== Segment start ==
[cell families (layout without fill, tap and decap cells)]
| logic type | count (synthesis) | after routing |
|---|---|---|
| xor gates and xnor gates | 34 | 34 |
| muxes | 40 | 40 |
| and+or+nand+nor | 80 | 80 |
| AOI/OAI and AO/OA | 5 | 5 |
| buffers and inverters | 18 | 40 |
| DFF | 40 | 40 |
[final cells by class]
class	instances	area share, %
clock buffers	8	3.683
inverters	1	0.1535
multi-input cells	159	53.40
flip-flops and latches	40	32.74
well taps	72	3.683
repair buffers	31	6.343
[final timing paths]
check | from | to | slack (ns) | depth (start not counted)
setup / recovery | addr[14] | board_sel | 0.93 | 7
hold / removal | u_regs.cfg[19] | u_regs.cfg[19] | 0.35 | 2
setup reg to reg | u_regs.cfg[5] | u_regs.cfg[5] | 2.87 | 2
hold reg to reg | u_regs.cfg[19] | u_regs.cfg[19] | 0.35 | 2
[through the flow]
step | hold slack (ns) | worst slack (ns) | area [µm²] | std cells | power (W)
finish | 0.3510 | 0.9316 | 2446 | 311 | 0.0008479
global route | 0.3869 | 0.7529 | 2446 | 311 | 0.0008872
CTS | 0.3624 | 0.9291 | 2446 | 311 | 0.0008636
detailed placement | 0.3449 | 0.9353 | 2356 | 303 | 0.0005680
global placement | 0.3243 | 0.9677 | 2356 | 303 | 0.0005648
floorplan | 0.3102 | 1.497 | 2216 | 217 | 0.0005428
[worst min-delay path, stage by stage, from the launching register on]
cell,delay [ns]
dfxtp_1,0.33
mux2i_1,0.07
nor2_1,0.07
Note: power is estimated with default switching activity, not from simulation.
File: src/rtl/colgen_pkg.sv
package colgen_pkg;

    typedef enum logic [1:0] {
        ST_IDLE,
        ST_FIXED,
        ST_PAGE,
        ST_FAULT
    } colgen_state_e;

    localparam logic [2:0] LEN_1    = 3'b000;
    localparam logic [2:0] LEN_2    = 3'b001;
    localparam logic [2:0] LEN_4    = 3'b010;
    localparam logic [2:0] LEN_8    = 3'b011;
    localparam logic [2:0] LEN_PAGE = 3'b111;

endpackage
$ cat src/rtl/rxs_pkg.sv
package rxs_pkg;

  typedef struct packed {
    logic       brk;
    logic       frm;
    logic       par;
    logic [7:0] data;
  } rxs_entry_t;

  function automatic logic rxs_tagged(input rxs_entry_t e);
    return e.brk | e.frm | e.par;
  endfunction

endpackage

$ cat src/rtl/rxs_rst_sync.sv
module rxs_rst_sync (
  input  logic clk,
  input  logic rst_n,
  output logic rst_sync_n
);

  logic [1:0] sync_q;

  always_ff @(posedge clk or negedge rst_n) begin
    if (!rst_n) begin
      sync_q <= 2'b00;
    end else begin
      sync_q <= {sync_q[0], 1'b1};
    end
  end

  assign rst_sync_n = sync_q[1];

endmodule

$ cat src/rtl/rxs_store.sv
module rxs_store
  import rxs_pkg::*;
#(
  parameter int DEPTH = 64,
  localparam int AW = (DEPTH > 1) ? $clog2(DEPTH) : 1,
  localparam int CW = $clog2(DEPTH + 1)
) (
  input  logic          clk,
  input  logic          rst_n,
  input  logic          push_req,
  input  rxs_entry_t    push_entry,
  input  logic          pop_req,
  output logic          push_fire,
  output logic          pop_fire,
  output logic          full,
  output logic          empty,
  output rxs_entry_t    head_entry,
  output logic [7:0]    out_data,
  output logic [CW-1:0] occupancy
);

  localparam logic [CW-1:0] DEPTH_C = CW'(DEPTH);
  localparam logic [AW-1:0] LAST_IX = AW'(DEPTH - 1);

  rxs_entry_t    mem [DEPTH];
  logic [AW-1:0] rd_ptr_q, rd_ptr_d;
  logic [AW-1:0] wr_ptr_q, wr_ptr_d;
  logic [CW-1:0] occ_q, occ_d;
  logic [7:0]    last_q, last_d;

  assign full       = (occ_q == DEPTH_C);
  assign empty      = (occ_q == '0);
  assign pop_fire   = pop_req && !empty;
  assign push_fire  = push_req && (!full || pop_fire);
  assign head_entry = mem[rd_ptr_q];
  assign out_data   = empty ? last_q : head_entry.data;
  assign occupancy  = occ_q;

  always_comb begin
    rd_ptr_d = rd_ptr_q;
    wr_ptr_d = wr_ptr_q;
    occ_d    = occ_q;
    last_d   = last_q;
    if (pop_fire) begin
      rd_ptr_d = (rd_ptr_q == LAST_IX) ? '0 : rd_ptr_q + 1'b1;
      last_d   = head_entry.data;
    end
    if (push_fire) begin
      wr_ptr_d = (wr_ptr_q == LAST_IX) ? '0 : wr_ptr_q + 1'b1;
    end
    case ({push_fire, pop_fire})
      2'b10:   occ_d = occ_q + 1'b1;
      2'b01:   occ_d = occ_q - 1'b1;
      default: occ_d = occ_q;
    endcase
  end

  always_ff @(posedge clk or negedge rst_n) begin
    if (!rst_n) begin
      rd_ptr_q <= '0;
      wr_ptr_q <= '0;
      occ_q    <= '0;
      last_q   <= '0;
    end else begin
      rd_ptr_q <= rd_ptr_d;
      wr_ptr_q <= wr_ptr_d;
      occ_q    <= occ_d;
      last_q   <= last_d;
    end
  end

  always_ff @(posedge clk) begin
    if (push_fire) begin
      mem[wr_ptr_q] <= push_entry;
    end
  end

  AST_OCC_BOUND: assert property (@(posedge clk) disable iff (!rst_n)
    occ_q <= DEPTH_C) else $error("occupancy above depth");

  AST_FULL_PAIR_KEEPS_FULL: assert property (@(posedge clk) disable iff (!rst_n)
    (full && push_req && pop_req) |=> full) else $error("full push+pop lost a slot");

endmodule
===== src/rtl/adcr_pkg.sv =====
package adcr_pkg;
  localparam int CHAN_W = 3;

  typedef struct packed {
    logic [CHAN_W-1:0] chan;
    logic              diff;
    logic              bip;
  } adcr_cfg_t;
endpackage


===== src/rtl/adcr_strobe_det.sv =====
module adcr_strobe_det (
  input  logic clk,
  input  logic rst_n,
  input  logic cs_n,
  input  logic rd_n,
  input  logic hben,
  output logic rd_act,
  output logic start_req
);
  logic rd_act_q;
  logic rd_act_d;

  assign rd_act    = ~cs_n & ~rd_n;
  assign start_req = rd_act & ~rd_act_q & ~hben;
  assign rd_act_d  = rd_act;

  always_ff @(posedge clk or negedge rst_n) begin
    if (!rst_n) rd_act_q <= 1'b0;
    else        rd_act_q <= rd_act_d;
  end
endmodule


===== src/rtl/adcr_sar_seq.sv =====
module adcr_sar_seq
  import adcr_pkg::*;
#(
  parameter int RES_W      = 12,
  parameter int TRACK_CLKS = 3
) (
  input  logic             clk,
  input  logic             rst_n,
  input  logic             start,
  input  adcr_cfg_t        cfg_in,
  input  logic             cmp_in,
  output logic             conv,
  output logic             hold,
  output logic             done,
  output logic [RES_W-1:0] trial_code,
  output logic [RES_W-1:0] result,
  output adcr_cfg_t        cfg_q
);
  localparam int TOTAL = TRACK_CLKS + RES_W;
  localparam int CNT_W = $clog2(TOTAL + 1);

  logic             conv_q, conv_d;
  logic [CNT_W-1:0] cnt_q, cnt_d;
  logic [RES_W-1:0] sar_q, sar_d, sar_nxt;
  logic [RES_W-1:0] res_q, res_d;
  adcr_cfg_t        cfg_r, cfg_d;
  logic [CNT_W-1:0] step_c;
  logic [CNT_W-1:0] bit_idx;
  logic [RES_W-1:0] trial_bit;
  logic             last;

  assign hold      = conv_q && (cnt_q >= CNT_W'(TRACK_CLKS));
  assign step_c    = cnt_q - CNT_W'(TRACK_CLKS);
  assign bit_idx   = CNT_W'(RES_W - 1) - step_c;
  assign trial_bit = hold ? (RES_W'(1) << bit_idx) : '0;
  assign sar_nxt   = sar_q | (cmp_in ? trial_bit : '0);
  assign last      = conv_q && (cnt_q == CNT_W'(TOTAL - 1));

  always_comb begin
    conv_d = conv_q;
    cnt_d  = cnt_q;
    sar_d  = sar_q;
    res_d  = res_q;
    cfg_d  = cfg_r;
    if (start) begin
      conv_d = 1'b1;
      cnt_d  = '0;
      sar_d  = '0;
      cfg_d  = cfg_in;
    end else if (conv_q) begin
      if (hold) sar_d = sar_nxt;
      if (last) begin
        conv_d = 1'b0;
        res_d  = sar_nxt;
      end else begin
        cnt_d = cnt_q + CNT_W'(1);
      end
    end
  end

  always_ff @(posedge clk or negedge rst_n) begin
    if (!rst_n) begin
      conv_q <= 1'b0;
      cnt_q  <= '0;
      sar_q  <= '0;
      res_q  <= '0;
      cfg_r  <= '0;
    end else begin
      conv_q <= conv_d;
      cnt_q  <= cnt_d;
      sar_q  <= sar_d;
      res_q  <= res_d;
      cfg_r  <= cfg_d;
    end
  end

  assign conv       = conv_q;
  assign done       = last;
  assign trial_code = sar_q | trial_bit;
  assign result     = res_q;
  assign cfg_q      = cfg_r;
endmodule


===== src/rtl/adcr_bus_port.sv =====
module adcr_bus_port #(
  parameter int RES_W = 12,
  parameter int LO_W  = 8
) (
  input  logic             clk,
  input  logic             rst_n,
  input  logic             cs_n,
  input  logic             hben,
  input  logic             rd_act,
  input  logic             wait_mode,
  input  logic             conv,
  input  logic             done,
  input  logic [RES_W-1:0] result,
  output logic [RES_W-1:0] dout,
  output logic             dout_en,
  output logic             rdy_n
);
  localparam int HI_W = RES_W - LO_W;

  logic mode_q, mode_d;
  logic seen_q, seen_d;

  always_comb begin
    mode_d = mode_q;
    if (!conv) mode_d = wait_mode;
    seen_d = seen_q;
    if (done)      seen_d = 1'b1;
    else if (cs_n) seen_d = 1'b0;
  end

  always_ff @(posedge clk or negedge rst_n) begin
    if (!rst_n) begin
      mode_q <= 1'b0;
      seen_q <= 1'b0;
    end else begin
      mode_q <= mode_d;
      seen_q <= seen_d;
    end
  end

  assign rdy_n   = ~(mode_q & ~cs_n & ~hben & ~seen_q);
  assign dout_en = rd_act;

  assign dout[RES_W-1:LO_W] = result[RES_W-1:LO_W];
  generate
    if (HI_W < LO_W) begin : g_pad
      assign dout[LO_W-1:0] = hben ? {{(LO_W-HI_W){1'b0}}, result[RES_W-1:LO_W]}
                                   : result[LO_W-1:0];
    end else begin : g_nopad
      assign dout[LO_W-1:0] = hben ? result[RES_W-1:LO_W] : result[LO_W-1:0];
    end
  endgenerate
endmodule


===== src/rtl/adcr_read_if.sv =====
module adcr_read_if
  import adcr_pkg::*;
(
  input  logic              clk,
  input  logic              rst_n,
  input  logic              cs_n,
  input  logic              rd_n,
  input  logic              hben,
  input  logic              wait_mode,
  input  logic [CHAN_W-1:0] sel_chan,
  input  logic              sel_diff,
  input  logic              sel_bip,
  input  logic              cmp_in,
  output logic              busy_n,
  output logic              rdy_n,
  output logic [11:0]       dout,
  output logic              dout_en,
  output logic              hold,
  output logic [11:0]       trial_code,
  output logic [CHAN_W-1:0] conv_chan,
  output logic              conv_diff,
  output logic              conv_bip,
  output logic              start_ovr
);
  localparam int RES_W      = 12;
  localparam int TRACK_CLKS = 3;
  localparam int LO_W       = 8;

  logic       rst_s1, rst_s2;
  logic       rd_act, start_req, start, conv, done;
  logic [RES_W-1:0] result;
  adcr_cfg_t  cfg_in, cfg_q;

  always_ff @(posedge clk or negedge rst_n) begin
    if (!rst_n) begin
      rst_s1 <= 1'b0;
      rst_s2 <= 1'b0;
    end else begin
      rst_s1 <= 1'b1;
      rst_s2 <= rst_s1;
    end
  end

  adcr_strobe_det u_strobe (
    .clk       (clk),
    .rst_n     (rst_s2),
    .cs_n      (cs_n),
    .rd_n      (rd_n),
    .hben      (hben),
    .rd_act    (rd_act),
    .start_req (start_req)
  );

  assign start     = start_req & ~conv;
  assign start_ovr = start_req & conv;

  assign cfg_in.chan = sel_chan;
  assign cfg_in.diff = sel_diff;
  assign cfg_in.bip  = sel_bip;

  adcr_sar_seq #(.RES_W(RES_W), .TRACK_CLKS(TRACK_CLKS)) u_seq (
    .clk        (clk),
    .rst_n      (rst_s2),
    .start      (start),
    .cfg_in     (cfg_in),
    .cmp_in     (cmp_in),
    .conv       (conv),
    .hold       (hold),
    .done       (done),
    .trial_code (trial_code),
    .result     (result),
    .cfg_q      (cfg_q)
  );

  adcr_bus_port #(.RES_W(RES_W), .LO_W(LO_W)) u_port (
    .clk       (clk),
    .rst_n     (rst_s2),
    .cs_n      (cs_n),
    .hben      (hben),
    .rd_act    (rd_act),
    .wait_mode (wait_mode),
    .conv      (conv),
    .done      (done),
    .result    (result),
    .dout      (dout),
    .dout_en   (dout_en),
    .rdy_n     (rdy_n)
  );

  assign busy_n    = ~conv;
  assign conv_chan = cfg_q.chan;
  assign conv_diff = cfg_q.diff;
  assign conv_bip  = cfg_q.bip;
endmodule


===== config.mk =====
export PLATFORM = sky130hd
export DESIGN_NAME = adcr_read_if
export DESIGN_NICKNAME = d
export VERILOG_FILES = /design/src/rtl/adcr_pkg.sv /design/src/rtl/adcr_strobe_det.sv /design/src/rtl/adcr_sar_seq.sv /design/src/rtl/adcr_bus_port.sv /design/src/rtl/adcr_read_if.sv
export SDC_FILE = /design/constraint.sdc
export NUM_CORES = 1
export LEC_CHECK = 0
export BUFFER_PORTS_ARGS = -buffer_cell sky130_fd_sc_hd__buf_2
export CAP_MARGIN = 10
export CORE_UTILIZATION = 50
export CTS_CLUSTER_SIZE = 24
export DETAILED_ROUTE_END_ITERATION = 8
export PLACE_DENSITY_LB_ADDON = 0.15
export REMOVE_ABC_BUFFERS = 1
export SLEW_MARGIN = 20
export SYNTH_ARGS = -nofsm -noshare
export SYNTH_HDL_FRONTEND = slang
export SYNTH_SLANG_ARGS = --single-unit

===== constraint.sdc =====
create_clock -name clk -period 3.1 [get_ports clk]
set_input_delay 0.31 -clock clk [delete_from_list [all_inputs] [get_ports clk]]
set_output_delay 0.31 -clock clk [all_outputs]
set_load 0.005 [all_outputs]

* Word level (Yosys, flattened, before mapping)
Index checks and enable logic that the tools add are counted.
W data, S select, Z words.
** Cells by class
- Add/subtract/negate cells :: 3
- Magnitude comparators :: 1
- Equal/unequal tests :: 2
- Shift operators :: 1
- Multiplexer cells :: 14
- Bitwise gates (word level) :: 18
- Reductions and logical operators :: 8
** Operators by type and width (number)
- $mux W12 :: 5
- $or A12 B12 Y12 :: 2
- $mux W4 :: 3
- $shl A1 B4 Y12 const A :: 1
- $and A1 B1 Y1 :: 8
- $mux W8 :: 1
- $not A1 Y1 :: 8
- $reduce_bool A2 Y1 :: 3
- $mux W1 :: 5
- $add A4 B1 Y4 const B :: 1
- $eq A4 B4 Y1 const B :: 1
- $ge A4 B2 Y1 const B :: 1
- $reduce_and A2 Y1 :: 2
- $sub A4 B2 Y4 const B :: 1
- $sub A4 B4 Y4 const A :: 1
- $reduce_and A3 Y1 :: 1
- $logic_and A1 B1 Y1 :: 2
- $ne A2 B2 Y1 const B :: 1
** Storage, ports and cells
- Register bits after elaboration :: 39
- Input bits :: 12
- Output and inout port bits :: 34
- Logic and storage cells :: 59

* Longest topological paths before layout
- Depth in word-level cells :: 9
- Gate-level depth with buffers :: 6
- Gate-level depth less buffers :: 6

* Cells and area by module
From an unflattened synthesis, not the netlist that was laid out.
** Unflattened totals
- Cells, all modules :: 195
- Area, all modules :: 2075.7 um2
** Modules (own cells, without submodules)
- adcr_sar_seq :: instances 1, cells each 166, area each 1749.2 um2, sequential area each 850.8 um2
- adcr_bus_port :: instances 1, cells each 20, area each 215.2 um2, sequential area each 50.0 um2
- adcr_read_if :: instances 1, cells each 6, area each 70.1 um2, sequential area each 50.0 um2
- adcr_strobe_det :: instances 1, cells each 3, area each 41.3 um2, sequential area each 25.0 um2

* Worst setup path after synthesis
OpenSTA, ideal clock, no wires.
- Path kind :: reg2out
- From :: register u_seq.cnt_q[0]
- To :: output trial_code[0]
- Data arrival time :: 1.379 ns
- Required time :: 2.790 ns
- Slack :: 1.411 ns
- Cell stages (with the launch flop) :: 7
- Path buffers :: 1
- Cell sequence :: dfrtp_1 ha_1 clkbuf_2 inv_1 nor3b_1 a31oi_4 o21bai_1
** On the way
- Word-level cells in the longest chain between the ends :: 5
- Elaborated cells between the ends (all ways) :: 7
- Classes of those cells :: add/sub: 2; order compare: 1; shift: 1; mux: 1; bitwise: 1; reduce/logical: 1
** RTL lines
- start, declared :: line adcr_sar_seq.sv:23 : logic [CNT_W-1:0] cnt_q, cnt_d;
- start signal, assigned :: line adcr_sar_seq.sv:70 : cnt_q <= cnt_d;
- $sub A4 B2 Y4 :: line adcr_sar_seq.sv:33 : assign step_c = cnt_q - CNT_W'(TRACK_CLKS);
- $sub A4 B4 Y4 :: line adcr_sar_seq.sv:34 : assign bit_idx = CNT_W'(RES_W - 1) - step_c;
- $shl A1 B4 Y12 :: line adcr_sar_seq.sv:35 : assign trial_bit = hold ? (RES_W'(1) << bit_idx) : '0;
- $mux W12 * :: line adcr_sar_seq.sv:35
- $or A12 B12 Y12 * :: line adcr_sar_seq.sv:79 : assign trial_code = sar_q | trial_bit;
- end, declared :: line adcr_read_if.sv:19 : output logic [11:0] trial_code,
Mark *: on every way between the ends. The rest lies on a longest branch, timed or not.

* Final worst setup path
- From :: register u_seq.cnt_q[0]
- To :: output trial_code[2]
The elaborated chain is that of the path after synthesis.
== Segment end ==
→ What to produce
Your answer must be the lines above from the one containing "- Elaborated cells" to the one containing "- $shl A1 B4 Y12 :: line", both included, restated word for word.

→ Task result
- Elaborated cells between the ends (all ways) :: 7
- Classes of those cells :: add/sub: 2; order compare: 1; shift: 1; mux: 1; bitwise: 1; reduce/logical: 1
** RTL lines
- start, declared :: line adcr_sar_seq.sv:23 : logic [CNT_W-1:0] cnt_q, cnt_d;
- start signal, assigned :: line adcr_sar_seq.sv:70 : cnt_q <= cnt_d;
- $sub A4 B2 Y4 :: line adcr_sar_seq.sv:33 : assign step_c = cnt_q - CNT_W'(TRACK_CLKS);
- $sub A4 B4 Y4 :: line adcr_sar_seq.sv:34 : assign bit_idx = CNT_W'(RES_W - 1) - step_c;
- $shl A1 B4 Y12 :: line adcr_sar_seq.sv:35 : assign trial_bit = hold ? (RES_W'(1) << bit_idx) : '0;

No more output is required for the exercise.